Según se informa, Ben Affleck y Jennifer Lopez estaban en desacuerdo sobre la propiedad de 68 millones de dólares que adquirieron después de casarse en 2022, y fuentes separadas afirman que ninguno de ellos estaba contento con la mansión en primer lugar.
La pareja, que pronto se divorciará, puso la propiedad de 12 habitaciones y 24 baños en Beverly Hills por un valor informado de 60,8 millones de dólares en mayo de 2023, solo para ponerla a la venta en julio de 2024 por aproximadamente 7 millones de dólares más en medio de rumores de que su matrimonio había terminado.
Ahora, personas con información privilegiada están señalando a quién se le ocurrió la idea de comprar la propiedad, que todavía está en el mercado.
“La mansión de 68 millones de dólares fue idea de Ben y un compromiso importante para ella”, dijo una fuente a People el jueves.
“Ella aceptó debido a su espaciosa distribución, con capacidad para ambas familias, un gimnasio y una cancha de pickleball, espacio de oficina, además de que tiene dos entradas privadas”, afirmó la fuente, y agregó que la cantante de “If You Had My Love”, de 55 años, “ama el ambiente romántico, español y europeo”, y su casa ultramoderna no cumple esos requisitos.
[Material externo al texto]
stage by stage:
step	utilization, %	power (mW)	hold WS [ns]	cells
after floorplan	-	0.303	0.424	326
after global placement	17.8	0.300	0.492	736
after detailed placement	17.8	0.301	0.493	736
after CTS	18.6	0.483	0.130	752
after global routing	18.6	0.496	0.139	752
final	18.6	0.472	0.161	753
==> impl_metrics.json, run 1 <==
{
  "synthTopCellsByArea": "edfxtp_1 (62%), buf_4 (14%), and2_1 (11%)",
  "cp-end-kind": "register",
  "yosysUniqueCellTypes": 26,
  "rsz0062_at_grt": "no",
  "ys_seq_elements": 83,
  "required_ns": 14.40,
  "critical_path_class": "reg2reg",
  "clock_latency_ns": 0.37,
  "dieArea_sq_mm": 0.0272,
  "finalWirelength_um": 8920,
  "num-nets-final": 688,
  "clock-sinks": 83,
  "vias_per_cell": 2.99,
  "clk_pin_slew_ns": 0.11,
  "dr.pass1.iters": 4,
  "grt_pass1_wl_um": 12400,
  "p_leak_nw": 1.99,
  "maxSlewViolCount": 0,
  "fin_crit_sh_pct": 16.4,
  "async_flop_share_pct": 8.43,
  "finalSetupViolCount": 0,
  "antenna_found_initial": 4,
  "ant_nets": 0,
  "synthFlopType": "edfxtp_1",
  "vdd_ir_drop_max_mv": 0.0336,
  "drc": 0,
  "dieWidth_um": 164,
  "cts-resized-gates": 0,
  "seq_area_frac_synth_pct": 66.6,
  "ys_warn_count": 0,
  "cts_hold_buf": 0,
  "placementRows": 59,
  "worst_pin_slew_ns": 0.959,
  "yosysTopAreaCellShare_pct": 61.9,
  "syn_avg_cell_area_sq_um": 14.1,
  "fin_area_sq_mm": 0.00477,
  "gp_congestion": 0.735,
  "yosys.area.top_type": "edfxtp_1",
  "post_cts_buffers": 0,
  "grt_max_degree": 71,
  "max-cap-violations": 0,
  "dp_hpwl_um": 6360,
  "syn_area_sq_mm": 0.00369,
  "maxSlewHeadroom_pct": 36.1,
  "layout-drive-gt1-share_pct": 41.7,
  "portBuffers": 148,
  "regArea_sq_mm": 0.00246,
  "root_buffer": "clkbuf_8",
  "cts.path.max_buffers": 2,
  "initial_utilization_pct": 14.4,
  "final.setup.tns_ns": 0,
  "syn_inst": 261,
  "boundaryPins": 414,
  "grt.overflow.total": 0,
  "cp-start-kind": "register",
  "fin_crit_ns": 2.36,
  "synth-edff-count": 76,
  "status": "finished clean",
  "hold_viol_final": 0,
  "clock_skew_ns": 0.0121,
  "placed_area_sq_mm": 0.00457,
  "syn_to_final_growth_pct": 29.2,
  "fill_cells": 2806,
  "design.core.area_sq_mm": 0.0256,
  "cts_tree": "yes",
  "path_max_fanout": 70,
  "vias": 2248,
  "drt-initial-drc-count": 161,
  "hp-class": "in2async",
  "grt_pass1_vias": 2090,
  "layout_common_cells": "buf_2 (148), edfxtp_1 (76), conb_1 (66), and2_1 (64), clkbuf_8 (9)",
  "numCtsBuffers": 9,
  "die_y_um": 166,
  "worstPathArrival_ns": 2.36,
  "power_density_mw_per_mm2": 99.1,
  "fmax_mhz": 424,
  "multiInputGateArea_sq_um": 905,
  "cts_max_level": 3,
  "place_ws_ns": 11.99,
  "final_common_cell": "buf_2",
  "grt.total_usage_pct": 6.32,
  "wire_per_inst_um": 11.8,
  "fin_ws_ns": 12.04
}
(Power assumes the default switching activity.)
Sin embargo, otra fuente dijo que a Affleck, de 52 años, “nunca le gustó” su casa debido a la ubicación. Su corazón está a unos 11 kilómetros al oeste, donde sus hijos —Violet, de 18 años, Seraphina, de 15, y Samuel, de 12— viven con su exesposa, Jennifer Garner.
Según la fuente, la casa no era ideal para la estrella de “Armageddon” y le hacía la vida más difícil.
“Su vida está en Brentwood. Sus hijos viven allí”, dijo la fuente a People. “Para Ben era muy complicado y le llevaba mucho tiempo sortear el tráfico desde su casa. Nunca le gustó”.
También señalaron que Affleck decidió alquilar una casa este verano en Brentwood para estar más cerca de los niños después de mudarse del hogar conyugal.
López solicitó el divorcio del ganador del Oscar el 20 de agosto, el aniversario de su segunda ceremonia de boda, porque quería que le “doliera”.
Ella pidió que a ninguno de los dos se le concediera la manutención conyugal, pero no indicó si tenían un acuerdo prenupcial; sin embargo, fuentes afirmaron que no lo tenían.
Sin un acuerdo prenupcial, los expertos advirtieron que la batalla del divorcio podría “ponerse fea”, principalmente porque todas las ganancias, beneficios y bienes que obtuvieron durante su breve unión podrían considerarse bienes gananciales. López también declaró que sus bienes eran “desconocidos” cuando presentó la solicitud.